<file path="config.mk">
export PLATFORM = sky130hd
export DESIGN_NAME = dpa_port_io
export DESIGN_NICKNAME = d
export VERILOG_FILES = /design/src/design/dpa_pkg.sv /design/src/design/dpa_port_io.sv
export VERILOG_INCLUDE_DIRS = /design/src /design/src/design
export SDC_FILE = /design/constraint.sdc
export NUM_CORES = 1
export LEC_CHECK = 0
export ABC_AREA = 1
export BUFFER_PORTS_ARGS = -buffer_cell sky130_fd_sc_hd__buf_4
export CAP_MARGIN = 20
export CORE_UTILIZATION = 25
export DETAILED_ROUTE_END_ITERATION = 8
export GPL_TIMING_DRIVEN = 0
export PLACE_DENSITY_LB_ADDON = 0.08
export SYNTH_ARGS = -nofsm -noshare
export SYNTH_HDL_FRONTEND = slang
export SYNTH_SLANG_ARGS = --single-unit
</file>
<file path="constraint.sdc">
create_clock -name clock -period 3.85 [get_ports clock]
set_clock_uncertainty 0.15 [all_clocks]
set_input_delay 0.1925 -clock clock [delete_from_list [all_inputs] [get_ports clock]]
set_output_delay 0.1925 -clock clock [all_outputs]
set_load 0.01 [all_outputs]
</file>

Description of the task: Go back to the data above and please quote exactly, and only, the lines from the line with "export DETAILED_ROUTE_END_ITERATION = 8" through its last line.

Exercise answer:
export DETAILED_ROUTE_END_ITERATION = 8
export GPL_TIMING_DRIVEN = 0
export PLACE_DENSITY_LB_ADDON = 0.08
export SYNTH_ARGS = -nofsm -noshare
export SYNTH_HDL_FRONTEND = slang
export SYNTH_SLANG_ARGS = --single-unit
</file>
<file path="constraint.sdc">
create_clock -name clock -period 3.85 [get_ports clock]
set_clock_uncertainty 0.15 [all_clocks]
set_input_delay 0.1925 -clock clock [delete_from_list [all_inputs] [get_ports clock]]
set_output_delay 0.1925 -clock clock [all_outputs]
set_load 0.01 [all_outputs]
</file>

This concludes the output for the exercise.